> _YOUR TASK_
Could you set down exactly the lines in the records below between the line holding "Cells stage by stage: mux2i_1 nor2_1" and the line holding "power_switching_w = 0.000480", inclusive?

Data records
== Segment start ==

### config.mk
export PLATFORM = sky130hd
export DESIGN_NAME = fetch_unit
export DESIGN_NICKNAME = d
export VERILOG_FILES = /design/src/rtl/cpu_pkg.sv /design/src/rtl/fetch_skid_buffer.sv /design/src/rtl/fetch_unit.sv
export SDC_FILE = /design/constraint.sdc
export NUM_CORES = 1
export LEC_CHECK = 0
export CAP_MARGIN = 15
export CORE_ASPECT_RATIO = 1.5
export CORE_UTILIZATION = 40
export DETAILED_ROUTE_END_ITERATION = 7
export DONT_BUFFER_PORTS = 1
export PLACE_DENSITY_LB_ADDON = 0.2
export SLEW_MARGIN = 0
export SYNTH_ARGS = -nofsm -noshare
export SYNTH_HDL_FRONTEND = slang
export SYNTH_SLANG_ARGS = --single-unit
### constraint.sdc
create_clock -name clk -period 8.3 [get_ports clk]
set_input_delay 2.49 -clock clk [delete_from_list [all_inputs] [get_ports clk]]
set_output_delay 2.49 -clock clk [all_outputs]
set_load 0.01 [all_outputs]
### src/rtl/cpu_pkg.sv
// Shared CPU definitions: datapath width, fetch defaults, fetch state and payload types.
package cpu_pkg;

  localparam int unsigned XLEN = 32;

  localparam logic [XLEN-1:0] RESET_PC_DEFAULT  = 32'h0000_0000;
  localparam logic [XLEN-1:0] NOP_INSTR_DEFAULT = 32'h0000_0000;

  // Clears the byte offset so that fetch addresses are always word aligned.
  localparam logic [XLEN-1:0] WORD_ALIGN_MASK   = 32'hFFFF_FFFC;

  localparam logic [XLEN-1:0] PC_STEP           = 32'h0000_0004;

  typedef enum logic {
    RUN  = 1'b0,
    HOLD = 1'b1
  } fetch_state_e;

  // One fetched slot as seen by decode.
  typedef struct packed {
    logic [XLEN-1:0] instr;
    logic [XLEN-1:0] pc;
    logic            valid;
  } fetch_pkt_t;

endpackage

### src/rtl/fetch_skid_buffer.sv
// Skid buffer between instruction memory and decode: parks the slot decode
// refused so the memory pipeline can keep its one-cycle latency.
module fetch_skid_buffer
  import cpu_pkg::*;
#(
  parameter logic [XLEN-1:0] NOP_INSTR = NOP_INSTR_DEFAULT
) (
  input  logic       clk,
  input  logic       rst_n,
  input  logic       stall_i,
  input  logic       redirect_i,
  input  fetch_pkt_t in_pkt_i,
  output fetch_pkt_t out_pkt_o
);

  fetch_state_e r_state;
  fetch_state_e w_state_nxt;
  logic         w_capture;
  fetch_pkt_t   r_hold;
  fetch_pkt_t   w_sel;

  // State register.
  always_ff @(posedge clk or negedge rst_n) begin
    if (!rst_n) begin
      r_state <= RUN;
    end else begin
      r_state <= w_state_nxt;
    end
  end

  // Next state: redirect wins over stall; a stall in RUN parks the live slot.
  always_comb begin
    w_state_nxt = r_state;
    w_capture   = 1'b0;
    if (redirect_i) begin
      w_state_nxt = RUN;
    end else if (r_state == RUN) begin
      if (stall_i) begin
        w_state_nxt = HOLD;
        w_capture   = 1'b1;
      end
    end else begin
      if (!stall_i) begin
        w_state_nxt = RUN;
      end
    end
  end

  // Hold registers: capture on entry to HOLD, invalidate on redirect.
  always_ff @(posedge clk or negedge rst_n) begin
    if (!rst_n) begin
      r_hold.instr <= NOP_INSTR;
      r_hold.pc    <= '0;
      r_hold.valid <= 1'b0;
    end else if (redirect_i) begin
      r_hold.valid <= 1'b0;
    end else if (w_capture) begin
      r_hold <= in_pkt_i;
    end
  end

  // Output mux; an invalid slot always presents the NOP encoding.
  always_comb begin
    w_sel     = (r_state == HOLD) ? r_hold : in_pkt_i;
    out_pkt_o = w_sel;
    if (!w_sel.valid) begin
      out_pkt_o.instr = NOP_INSTR;
    end
  end

endmodule

### src/rtl/fetch_unit.sv
// Instruction fetch: PC generation, in-flight tracking for the one-cycle
// memory, and a skid buffer toward decode.
module fetch_unit
  import cpu_pkg::*;
#(
  parameter logic [XLEN-1:0] RESET_PC  = RESET_PC_DEFAULT,
  parameter logic [XLEN-1:0] NOP_INSTR = NOP_INSTR_DEFAULT
) (
  input  logic            clk,
  input  logic            rst_n,
  input  logic            stall_i,
  input  logic            redirect_i,
  input  logic [XLEN-1:0] redirect_pc_i,
  output logic [XLEN-1:0] imem_addr_o,
  input  logic [XLEN-1:0] imem_instr_i,
  output logic [XLEN-1:0] id_instr_o,
  output logic [XLEN-1:0] id_pc_o,
  output logic [XLEN-1:0] id_pc4_o,
  output logic            id_valid_o
);

  logic [XLEN-1:0] r_pc;
  logic [XLEN-1:0] r_infl_pc;
  logic            r_infl_valid;
  logic [XLEN-1:0] w_redirect_pc;
  fetch_pkt_t      w_in_pkt;
  fetch_pkt_t      w_out_pkt;

  assign w_redirect_pc = redirect_pc_i & WORD_ALIGN_MASK;
  assign imem_addr_o   = r_pc;

  // Next fetch address: redirect target, hold on stall, otherwise sequential.
  always_ff @(posedge clk or negedge rst_n) begin
    if (!rst_n) begin
      r_pc <= RESET_PC;
    end else if (redirect_i) begin
      r_pc <= w_redirect_pc;
    end else if (!stall_i) begin
      r_pc <= r_pc + PC_STEP;
    end
  end

  // Tag the word the memory returns next cycle; a redirect kills it.
  always_ff @(posedge clk or negedge rst_n) begin
    if (!rst_n) begin
      r_infl_pc    <= '0;
      r_infl_valid <= 1'b0;
    end else begin
      r_infl_pc    <= r_pc;
      r_infl_valid <= ~redirect_i;
    end
  end

  // Bundle the live memory slot for the skid buffer.
  always_comb begin
    w_in_pkt.instr = imem_instr_i;
    w_in_pkt.pc    = r_infl_pc;
    w_in_pkt.valid = r_infl_valid;
  end

  fetch_skid_buffer #(
    .NOP_INSTR (NOP_INSTR)
  ) u_skid (
    .clk        (clk),
    .rst_n      (rst_n),
    .stall_i    (stall_i),
    .redirect_i (redirect_i),
    .in_pkt_i   (w_in_pkt),
    .out_pkt_o  (w_out_pkt)
  );

  assign id_instr_o = w_out_pkt.instr;
  assign id_pc_o    = w_out_pkt.pc;
  assign id_valid_o = w_out_pkt.valid;
  assign id_pc4_o   = w_out_pkt.pc + PC_STEP;

endmodule
# Yosys cells after proc, flatten, opt, wreduce, memory -nomap -nowiden

Cells that the tools add are included.

Logic and storage cells: 23
Output and inout port bits: 129
Bits in registers: 131
Input port bits: 68

Reductions and logical operators: 2
Equality and inequality tests: 1
Mux-type cells: 10
Add/sub/neg operators: 2
Bitwise gates (word level): 1

Operator list:

| kind                    | number |
|---|---|
| $mux W32                | 3 |
| $mux W65                | 1 |
| $add A32 B3 Y32 const B | 2 |
| $mux W1                 | 6 |
| $ne A2 B1 Y1 const B    | 1 |
| $reduce_and A2 Y1       | 1 |
| $reduce_bool A2 Y1      | 1 |
| $not A1 Y1              | 1 |

# Logic depth before layout (Yosys ltp)

Word-level depth: 5
Gate-level depth with buffers: 13
Depth with buffers taken out: 7

# By module

Synthesis repeated with hierarchy kept, for this count alone.

Cells, all modules: 548
Area, all modules: 6655.1 um2

Modules (own cells, without submodules):

| module            | area each (um2) | sequential area each (um2) | instances | cells each |
|---|---|---|---|---|
| fetch_skid_buffer | 3510.9          | 1651.6                     | 1         | 221 |
| fetch_unit        | 3144.3          | 1526.5                     | 1         | 327 |

# Least setup slack after synthesis

Ideal clock, no wire load.

Path type: input to output
From: input imem_instr_i[0]
To: output id_instr_o[0]
Path buffers: 0
Stages on the path: 2
Path slack: 3.109 ns
Data required time: 5.810 ns
Arrival: 2.701 ns
Cells stage by stage: mux2i_1 nor2_1

Cells in the longest elaborated chain, start to end: 2

Ends and longest elaborated chain:

| item               | line                    | RTL |
|---|---|---|
| start: declaration | fetch_unit.sv:15        | `input logic [XLEN-1:0] imem_instr_i,` |
| $mux W65           | fetch_skid_buffer.sv:64 | `w_sel = (r_state == HOLD) ? r_hold : in_pkt_i;` |
| $mux W32           | fetch_skid_buffer.sv:66 | `if (!w_sel.valid) begin` |
| end: declaration   | fetch_unit.sv:16        | `output logic [XLEN-1:0] id_instr_o,` |

No other way between the ends.

# Worst setup path in the final report

From: register u_skid.r_state
To: output id_pc4_o[31]

Cells in the longest elaborated chain, start to end: 2

Ends and longest elaborated chain:

| item                     | line                    | RTL |
|---|---|---|
| start: declaration       | fetch_skid_buffer.sv:16 | `fetch_state_e r_state;` |
| start signal: assignment | fetch_skid_buffer.sv:27 | `r_state <= w_state_nxt;` |
| $mux W65                 | fetch_skid_buffer.sv:64 |  |
| $add A32 B3 Y32          | fetch_unit.sv:75        | `assign id_pc4_o = w_out_pkt.pc + PC_STEP;` |
| end: declaration         | fetch_unit.sv:18        | `output logic [XLEN-1:0] id_pc4_o,` |

No other way between the ends.

==> impl_metrics.toml <==
[outcome]
status = "finished clean"

[clock_tree]
post_cts_resized = 0
postCtsSetupRepairBufs = 0
cts_buffer_depth = 2
cts_buffers = 17
clock_sinks = 125
clockRootBuffer = "clkbuf_16"
path_clk_slew_ns = 0.05
htree_levels = 4
clk_latency_ns = 0.40
cts_tree = "done"
cts_hold_buffers = 0

[pwr]
power_frac_comb_pct = 14.2
p_int_w = 0.00127
p_leak_nw = 2.97
pwr_density_cell_mw_per_mm2 = 243
pwr-share-clk_pct = 40.8
max-vdd-ir-drop_v = 0.000128
switching_share_pct = 27.4
power.share.sequential_pct = 44.9
power_switching_w = 0.000480
power_w = 0.00175

[sta]
hold_violations = 0
period_needed_ns = 6.09
slew_headroom_pct = 36.0
setup_viol = 0
tns_ns = 0
hold_ws_ns = 0.504
drv_slew = 0
fin_ws_ns = 2.21
rsz0062_at_grt = "no"
timing.final.crit_share_pct = 73.4
worst_slew_pin_slew_ns = 0.940
fmax_mhz = 164
skew_ns = 0.00704

[synth]
synthCells = 593
synth.cell_area_mm2 = 0.00656
ys.flop_type = "dfrtp_1"
synth_edf_count = 0
synth.most_common_cell = "dfrtp_1"
ys_types = 47
synth_area_leaders = "dfrtp_1, mux2_2, mux2i_1, xnor2_1, xor2_1"
synth_top_area_share_pct = 47.7
synth-seq-cells = 125
postSynth.asyncResetShare_pct = 100
ys_seq_area_share_pct = 47.7
synth_top_cell_by_area = "dfrtp_1"
synthTopCellsByCount = "dfrtp_1, mux2_2, nand2_1"
syn_area_per_cell_um2 = 11.1
yosys_warnings = 0

[grt]
grt_pass1_vias = 4421
grt_max_degree = 126
grt_usage_pct = 17.8
antenna_found_initial = 0
grt_pass1_wl_mm = 23.1
grt_overflow = 0

[critical_path]
rrSetupSlack_ns = 6.01
critPathKind = "reg2out"
crit_chain = "buf_4, nand3_1, a222oi_1, and3_1, nand4_1, xnor2_1"
critPathRequiredTime_ns = 5.81
crit_family = "simple AND/OR/NAND/NOR gates"
slowest_delay_ns = 0.74
rr_worst_depth = 4
cp.arrival_ns = 3.60
slowest_stage = "dfrtp_4"
endpoint_kind = "output port"
r2r_start = "u_skid.r_state"
critPathLaunchType = "register"
cp_num_buf_inv = 1
cp_max_fo = 59
r2r_end = "u_skid.r_hold[44]"

[placement]
dpl.hpwl_mm = 10.7
gp_congestion = 0.836
dp_cells = 769
portBuffers = 0
place_ws_ns = 2.52

[floorplanning]
die-area_mm2 = 0.0169
die_h_um = 159
core_mm2 = 0.0161
die_x_um = 107
start_util_pct = 40.7
io_pins = 197
fp-row-count = 57

[hold_path]
min_to = "u_skid.r_hold[43]"
min-delay-start = "u_skid.r_hold[43]"
min_path_type = "reg2reg"
holdPathStages = 1

[route]
drc_errors = 0
wl_per_cell_um = 18.6
drtPass1Iterations = 5
num_vias = 4360
detail-route-antenna-nets = 0
viasPerCell = 5.44
drt_iter0_markers = 126
wl_mm = 14.9

[job]
cap_violations = 0

[final_layout]
area_growth_pct = 10.0
n_fill_cell = 1547
drive_gt1_share_pct = 21.7
instances_no_fill = 801
antennaDiodeCount = 0
nNetsFinal = 652
-- final cells by class --
type | instances | area, µm² | share of cell area, %
inverters | 12 | 45.0 | 0.624
repair buffers | 2 | 15.0 | 0.208
flip-flops and latches | 125 | 3130 | 43.4
clock inverters | 10 | 115 | 1.60
well taps | 206 | 258 | 3.57
multi-input cells | 424 | 3190 | 44.2
clock buffers | 22 | 464 | 6.43
-- state kept, by name, summed over array words and instances, names as in the netlist --
register	count
r_infl_pc	30
imem_addr_o	30
r_infl_valid	1
u_skid.r_hold	63
u_skid.r_state	1
-- worst max-delay path by stage --
stage / slack, ns / startpoint / cells after the start / to
detailed placement: 2.52 / u_skid.r_state / 6 / id_pc4_o[31]
CTS: 2.10 / u_skid.r_state / 6 / id_pc4_o[31]
global route: 1.89 / u_skid.r_state / 6 / id_pc4_o[31]
global placement: 2.60 / u_skid.r_state / 6 / id_pc4_o[31]
finish: 2.21 / u_skid.r_state / 6 / id_pc4_o[31]
floorplan: 3.11 / imem_instr_i[0] / 2 / id_instr_o[0]
-- power groups by stage --
stage	sequential, W	clock, W	combinational (W)
after floorplan	0.000768	0	0.000227
after global placement	0.000791	0	0.000247
after detailed placement	0.000798	0	0.000251
after CTS	0.000787	0.000739	0.000253
after global routing	0.000801	0.000768	0.000271
final	0.000787	0.000715	0.000249
-- cell usage in the layout, fill, tap and decap left out, drive strengths merged, types with 3 or more instances in the layout --
master    synthesis  final
conb              1      6
nor2             42     42
xnor2            28     28
xor2             24     24
and3              8      8
nand2            53     53
a22oi             3      3
nor4              4      4
o21ai            31     31
and2              3      3
mux2i            43     43
inv              12     12
a21oi             7      7
dfrtp           125    125
nor2b             6      6
nand3b            8      8
clkinv            0      5
nand3            27     27
clkinvlp          0      3
nor3              5      5
mux2             84     84
and4              3      3
nand4            22     22
clkbuf            8     22
-- per-layer routing --
layer | up-vias | routed length, µm | track usage [%]
li1 | 2046 | - | -
met1 | 2141 | 6100 | 20.8
met2 | 153 | 7570 | 30.8
met3 | 20 | 888 | 4.39
met4 | 0 | 318 | 7.41
met5 | - | 0 | 0
-- metrics by stage --
step	area (µm²)	utilization (%)
4_1_cts	7210	44.8
3_3_place_gp	6640	41.2
6_report	7210	44.8
5_1_grt	7210	44.8
2_1_floorplan	6580	-
3_5_place_dp	6640	41.2
-- kinds of logic after synthesis --
logic type | Yosys count | share of synthesized area, %
buf+inv | 49 | 4.26
simple gates | 187 | 15.0
fa+ha+maj | 2 | 0.382
other cells | 1 | 0.0572
xor+xnor | 52 | 7.06
mux | 127 | 21.0
compound gates | 50 | 4.52
flops | 125 | 47.7
No activity file was read; power rests on OpenSTA's default activity.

== Segment end ==

> _SOLUTION TO THIS PROBLEM_
Cells stage by stage: mux2i_1 nor2_1

Cells in the longest elaborated chain, start to end: 2

Ends and longest elaborated chain:

| item               | line                    | RTL |
|---|---|---|
| start: declaration | fetch_unit.sv:15        | `input logic [XLEN-1:0] imem_instr_i,` |
| $mux W65           | fetch_skid_buffer.sv:64 | `w_sel = (r_state == HOLD) ? r_hold : in_pkt_i;` |
| $mux W32           | fetch_skid_buffer.sv:66 | `if (!w_sel.valid) begin` |
| end: declaration   | fetch_unit.sv:16        | `output logic [XLEN-1:0] id_instr_o,` |

No other way between the ends.

# Worst setup path in the final report

From: register u_skid.r_state
To: output id_pc4_o[31]

Cells in the longest elaborated chain, start to end: 2

Ends and longest elaborated chain:

| item                     | line                    | RTL |
|---|---|---|
| start: declaration       | fetch_skid_buffer.sv:16 | `fetch_state_e r_state;` |
| start signal: assignment | fetch_skid_buffer.sv:27 | `r_state <= w_state_nxt;` |
| $mux W65                 | fetch_skid_buffer.sv:64 |  |
| $add A32 B3 Y32          | fetch_unit.sv:75        | `assign id_pc4_o = w_out_pkt.pc + PC_STEP;` |
| end: declaration         | fetch_unit.sv:18        | `output logic [XLEN-1:0] id_pc4_o,` |

No other way between the ends.

==> impl_metrics.toml <==
[outcome]
status = "finished clean"

[clock_tree]
post_cts_resized = 0
postCtsSetupRepairBufs = 0
cts_buffer_depth = 2
cts_buffers = 17
clock_sinks = 125
clockRootBuffer = "clkbuf_16"
path_clk_slew_ns = 0.05
htree_levels = 4
clk_latency_ns = 0.40
cts_tree = "done"
cts_hold_buffers = 0

[pwr]
power_frac_comb_pct = 14.2
p_int_w = 0.00127
p_leak_nw = 2.97
pwr_density_cell_mw_per_mm2 = 243
pwr-share-clk_pct = 40.8
max-vdd-ir-drop_v = 0.000128
switching_share_pct = 27.4
power.share.sequential_pct = 44.9
power_switching_w = 0.000480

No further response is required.